Virus detection techniques provide a useful indicator of disease, although some are used primarily as research tools because they are labour-intensive, expensive and slow. One such example is virus isolation, which uses specific cell lines to amplify viruses from tissue samples through a process of infection and replication. Another is electron microscopy, which can play an important role in characterising new strains not recognised by specific molecular or antibody approaches. Newer, rapid and less costly techniques, described below, are now widely used, being more practical for routine and timely diagnosis.
Reverse transcriptase polymerase chain reaction
Reverse transcriptase polymerase chain reaction (RT-PCR) is a rapid, highly sensitive and specific method used to detect PRRSv in a range of tissues (including serum, semen, oral fluids, lung, foetuses, lymph nodes, spleen and tonsils), and also in environmental samples.
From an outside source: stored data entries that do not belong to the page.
Source: an optimization exercise on an open RTL-to-GDS flow (aim: small area, a short achievable clock period and few clock cycles). Production flows keep margins and buffers that such runs may drop.
The RTL was checked by simulation tests, not by an equivalence proof against the original design.
Power and IR drop assume default switching activity.

--- flow/config.mk ---
export PLATFORM = sky130hd
export DESIGN_NAME = fdc_engine
export DESIGN_NICKNAME = fdc_engine
export VERILOG_FILES = /design/flow/design.v
export SDC_FILE = /design/flow/constraint.sdc
export NUM_CORES = 4
export LEC_CHECK = 0
export CAP_MARGIN = 20
export CORE_MARGIN = 2
export CORE_UTILIZATION = 40
export PLACE_DENSITY = 0.6
export SLEW_MARGIN = 20
--- flow/constraint.sdc ---
create_clock -name core_clock -period 3.6 [get_ports {clk}]
set_input_delay 0.7200 -clock core_clock [delete_from_list [all_inputs] [get_ports {clk}]]
set_output_delay 0.7200 -clock core_clock [all_outputs]
set_load 0.01 [all_outputs]
Background: an optimization exercise with open tools, aiming at small area, a short achievable clock period and few clock cycles. Do not read the settings as production practice.

==> build 25: inputs <==
==> flow/design.v <==
module cocovm_core (
    input  wire        clk,
    input  wire        rst,           
    input  wire        load_en,
    input  wire [7:0]  load_addr,
    input  wire [7:0]  load_data,
    input  wire        start,
    input  wire [7:0]  start_addr,
    input  wire [7:0]  mem_raddr,
    output wire [7:0]  mem_rdata,
    output wire        busy,
    output reg         halted,        
    output reg         loop_err,      
    output reg  [10:0] steps,
    output reg  [11:0] nerr_reg,
    output reg  [10:0] nerr_op,
    output reg         out_valid,
    output reg  [7:0]  out_data,
    output wire [31:0] regs,
    output wire [7:0]  pc_o,
    output wire [7:0]  ir_o,
    output wire [2:0]  flags          
);
    reg [7:0] mem [0:3][0:63];
    reg [7:0] rf  [0:3];
    reg [7:0] pc, op, opa, opb;
    reg       fc, fz, fs;
    reg       run;
    assign busy  = run;
    assign regs  = {rf[3], rf[2], rf[1], rf[0]};
    assign pc_o  = pc;
    assign ir_o  = op;
    assign flags = {fc, fz, fs};
    wire known   = (op <= 8'd36);
    wire op_hlt  = (op == 8'd0);
    wire op_mov  = (op >= 8'd1)  && (op <= 8'd5);
    wire op_add  = (op >= 8'd6)  && (op <= 8'd8);
    wire op_sub  = (op >= 8'd9)  && (op <= 8'd11);
    wire op_mul  = (op >= 8'd12) && (op <= 8'd14);
    wire op_inc  = (op == 8'd15);
    wire op_dec  = (op == 8'd16);
    wire op_cmp  = (op >= 8'd17) && (op <= 8'd19);
    wire op_jmp  = (op >= 8'd20) && (op <= 8'd33);
    wire op_out  = (op == 8'd34) || (op == 8'd35);
    reg [1:0] bmode;
    always @(*) begin
        case (op)
            8'd6, 8'd9,  8'd12, 8'd17: bmode = 2'd0;
            8'd7, 8'd10, 8'd13, 8'd18: bmode = 2'd1;
            default:                   bmode = 2'd2;
        endcase
    end
    wire       a_bad = |opa[7:2];
    wire       b_bad = |opb[7:2];
    wire [7:0] ra    = a_bad ? 8'd0 : rf[opa[1:0]];
    wire [7:0] rb    = b_bad ? 8'd0 : rf[opb[1:0]];
    wire [7:0] maddr = run ? ((op == 8'd35) ? opa : opb) : mem_raddr;
    reg  [7:0] mval;
    integer di;
    always @(*) begin
        mval = 8'd0;
        for (di = 0; di < 256; di = di + 1)
            if (maddr == di[7:0]) mval = mval | mem[di % 4][di / 4];
    end
    assign mem_rdata = mval;
    wire [7:0] p = ra;
    wire [7:0] q = (bmode == 2'd0) ? rb : (bmode == 2'd1) ? opb : mval;
    wire [8:0]  add_full = {1'b0, p} + {1'b0, q};
    wire [7:0]  sub_res  = p - q;
    wire        sub_c    = (p >= q);
    wire [8:0]  inc_full = {1'b0, p} + 9'd1;
    wire [7:0]  dec_res  = p - 8'd1;
    wire signed [15:0] sprod = $signed(p) * $signed(q);
    wire [7:0]  mul_res  = sprod[7:0];
    wire        mul_c    = !((sprod[15:8] == 8'h00) || ((sprod[15:8] == 8'hFF) && (sprod[7:0] != 8'h00)));
    wire        mul_z    = (p == 8'd0) || (q == 8'd0);
    reg  [7:0]  alu_r;
    reg         alu_c, alu_z;
    always @(*) begin
        alu_r = 8'd0; alu_c = 1'b0;
        if (op_add)                 begin alu_r = add_full[7:0]; alu_c = add_full[8]; end
        else if (op_sub || op_cmp)  begin alu_r = sub_res;       alu_c = sub_c;       end
        else if (op_mul)            begin alu_r = mul_res;       alu_c = mul_c;       end
        else if (op_inc)            begin alu_r = inc_full[7:0]; alu_c = inc_full[8]; end
        else if (op_dec)            begin alu_r = dec_res;       alu_c = (p != 8'd0); end
        alu_z = op_mul ? mul_z : (alu_r == 8'd0);
    end
    wire [3:0] jkind = (op - 8'd20) >> 1;    
    wire       jrel  = op[0];
    reg        jtaken;
    always @(*) begin
        case (jkind)
            4'd0: jtaken = 1'b1;
            4'd1: jtaken = fc;
            4'd2: jtaken = !fc;
            4'd3: jtaken = fz;
            4'd4: jtaken = !fz;
            4'd5: jtaken = !fz && !fs;
            default: jtaken = fs;
        endcase
    end
    wire [7:0] pc_seq  = pc + 8'd3;
    wire [7:0] pc_rel  = pc + {opa[6:0], 1'b0} + opa;
    wire [7:0] jtarget = jrel ? pc_rel : ra;
    wire [7:0] npc     = (op_jmp && jtaken) ? jtarget : pc_seq;
    reg [1:0] nreg_err;
    always @(*) begin
        nreg_err = 2'd0;
        case (op)
            8'd1:                       nreg_err = {1'b0, b_bad} + {1'b0, a_bad};
            8'd2, 8'd3:                 nreg_err = {1'b0, a_bad};
            8'd4:                       nreg_err = {1'b0, b_bad};
            8'd6, 8'd9, 8'd12:          nreg_err = {a_bad, 1'b0} + {1'b0, b_bad};
            8'd7, 8'd8, 8'd10, 8'd11,
            8'd13, 8'd14, 8'd15, 8'd16: nreg_err = {a_bad, 1'b0};
            8'd17:                      nreg_err = {1'b0, a_bad} + {1'b0, b_bad};
            8'd18, 8'd19:               nreg_err = {1'b0, a_bad};
            8'd34:                      nreg_err = {1'b0, a_bad};
            default:
                if (op_jmp && !jrel && jtaken) nreg_err = {1'b0, a_bad};
        endcase
    end
    wire       exec_wr = run && ((op == 8'd4) || (op == 8'd5));
    wire       ram_we  = !rst && ((!run && load_en) || exec_wr);
    wire [7:0] waddr   = run ? opa : load_addr;
    wire [7:0] wdata   = run ? ((op == 8'd4) ? rb : opb) : load_data;
    genvar gj, gr;
    generate
        for (gj = 0; gj < 4; gj = gj + 1) begin : g_bank
            for (gr = 0; gr < 64; gr = gr + 1) begin : g_row
                always @(posedge clk)
                    if (ram_we && waddr == (4 * gr + gj)) mem[gj][gr] <= wdata;
            end
        end
    endgenerate
    wire [7:0] fa   = run ? npc : start_addr;
    wire [5:0] row  = fa[7:2];
    wire [5:0] row1 = fa[7:2] + 6'd1;
    wire [5:0] r0 = (fa[1:0] == 2'd0) ? row : row1;
    wire [5:0] r1 = (fa[1:0] > 2'd1) ? row1 : row;
    wire [5:0] r2 = (fa[1:0] > 2'd2) ? row1 : row;
    reg  [7:0] c0, c1, c2, c3;
    integer fi;
    always @(*) begin
        c0 = 8'd0; c1 = 8'd0; c2 = 8'd0; c3 = 8'd0;
        for (fi = 0; fi < 64; fi = fi + 1) begin
            if (r0 == fi[5:0])  c0 = c0 | mem[0][fi];
            if (r1 == fi[5:0])  c1 = c1 | mem[1][fi];
            if (r2 == fi[5:0])  c2 = c2 | mem[2][fi];
            if (row == fi[5:0]) c3 = c3 | mem[3][fi];
        end
    end
    reg  [7:0] f0, f1, f2;
    always @(*) begin
        case (fa[1:0])
            2'd0: begin f0 = c0; f1 = c1;  f2 = c2;  end
            2'd1: begin f0 = c1; f1 = c2;  f2 = c3;  end
            2'd2: begin f0 = c2; f1 = c3;  f2 = c0;  end
            default: begin f0 = c3; f1 = c0;  f2 = c1;  end
        endcase
    end
    wire [7:0] wofs = opa - npc;
    wire [7:0] n0 = (exec_wr && wofs == 8'd0) ? wdata : f0;
    wire [7:0] n1 = (exec_wr && wofs == 8'd1) ? wdata : f1;
    wire [7:0] n2 = (exec_wr && wofs == 8'd2) ? wdata : f2;
    wire last = (steps == 11'd1023);
    wire stop = op_hlt || last;
    always @(posedge clk) begin
        if (rst) begin
            run       <= 1'b0;
            pc        <= 8'd0;
            op        <= 8'd0;
            opa       <= 8'd0;
            opb       <= 8'd0;
            fc        <= 1'b0;
            fz        <= 1'b0;
            fs        <= 1'b0;
            rf[0]     <= 8'd0;
            rf[1]     <= 8'd0;
            rf[2]     <= 8'd0;
            rf[3]     <= 8'd0;
            halted    <= 1'b0;
            loop_err  <= 1'b0;
            steps     <= 11'd0;
            nerr_reg  <= 12'd0;
            nerr_op   <= 11'd0;
            out_valid <= 1'b0;
            out_data  <= 8'd0;
        end else begin
            out_valid <= 1'b0;
            if (!run) begin
                if (start) begin
                    pc       <= start_addr;
                    op       <= n0;
                    opa      <= n1;
                    opb      <= n2;
                    steps    <= 11'd0;
                    halted   <= 1'b0;
                    loop_err <= 1'b0;
                    nerr_reg <= 12'd0;
                    nerr_op  <= 11'd0;
                    run      <= 1'b1;
                end
            end else begin
                steps    <= steps + 11'd1;
                nerr_reg <= nerr_reg + {10'd0, nreg_err};
                pc       <= npc;
                if (stop) begin
                    halted   <= 1'b1;
                    loop_err <= !op_hlt;
                    run      <= 1'b0;
                end else begin
                    op       <= n0;
                    opa      <= n1;
                    opb      <= n2;
                end
                if (!known)
                    nerr_op <= nerr_op + 11'd1;
                if (op_mov) begin
                    if (op == 8'd1 && !a_bad) rf[opa[1:0]] <= rb;
                    if (op == 8'd2 && !a_bad) rf[opa[1:0]] <= opb;
                    if (op == 8'd3 && !a_bad) rf[opa[1:0]] <= mval;
                end
                if (op_add || op_sub || op_mul || op_inc || op_dec || op_cmp) begin
                    if (!op_cmp && !a_bad) rf[opa[1:0]] <= alu_r;
                    fc <= alu_c;
                    fz <= alu_z;
                    fs <= alu_r[7];
                end
                if (op_out) begin
                    out_valid <= 1'b1;
                    out_data  <= (op == 8'd34) ? ra : mval;
                end
            end
        end
    end
endmodule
The process involves extraction of viral RNA from the biological sample, conversion to DNA by reverse transcriptase, amplification by PCR, and detection of amplified DNA.
A drawback of RT-PCR is that the window for detection of virus after infection differs both between tissues sampled and between animals. Infection of both young animals and animals naïve to PRRSv leads to higher and more long-lasting detectable virus loads than for mature animals. Furthermore, the high sensitivity of RT-PCR can result in false positive results due to contamination, whereas the specificity of primers may result in false negative results for some genetically diverse viruses. As these data can impact significantly on herd management decisions, secondary testing of samples using alternative strategies is advisable where appropriate. RT-PCR is also unable to differentiate between wild-type and attenuated virus, an issue particularly relevant when assessing PRRSv in environmental samples.
Immunohistochemistry
Immunohistochemistry (IHC) is used in conjunction with microscopy to detect PRRSv in tissue from a number of sites, including lung, lymph nodes, thymus, tonsil, spleen and kidney. Typically, tissues are first fixed with formalin (although fresh tissues can also be used), and then labelled with monoclonal antibodies targeting the viral nucleocapsid. These are visualised using a tagged secondary antibody. While IHC has high specificity (100%), it shows only moderate sensitivity (67%). This can, however, be improved by processing of tissues within 48 hours of fixation. Sensitivity is highest at early stages of infection, but progressively decreases during later stages, such as more than 28 days post infection (DPI), and so is not recommended after 90 DPI. While IHC is effective in identifying vertically transmitted virus in piglets, it may not be effective for some genetically diverse isolates.
Fluorescent antibody staining
Fluorescent antibody (FA) staining, typically used for evaluation of BAL fluid or fresh/frozen lung tissue, is seldom used today. In this technique, samples are labelled directly with fluorescent antibodies to visualise nucleocapsids. This process is quicker and cheaper than IHC for measuring PRRSv, but, as with IHC, may not detect genetically diverse isolates and is not recommended in the later stages of infection. Furthermore, false positives can be an issue due to poor specificity of the primary antibody or high background staining. In both cases, positive tests are ideally confirmed using RT-PCR (or virus isolation).
Field test strips
Field test strips are a relatively new development in PRRSv diagnostics and, although not yet widely used, have the potential to provide rapid and convenient PRRSv detection without the need for specialised expertise or equipment. Field test strips detect virus in serum or tissue homogenates by immunochromatography. Samples are mixed with gold-labelled monoclonal antibodies targeting specific PRRSv proteins, forming protein-antibody complexes which are captured on the strips. Captured complexes are then detected using a labelled secondary antibody. In Chinese studies, test strips have demonstrated a sensitivity of over 93% and specificity of over 96%, although current data are available only on a limited range of viruses.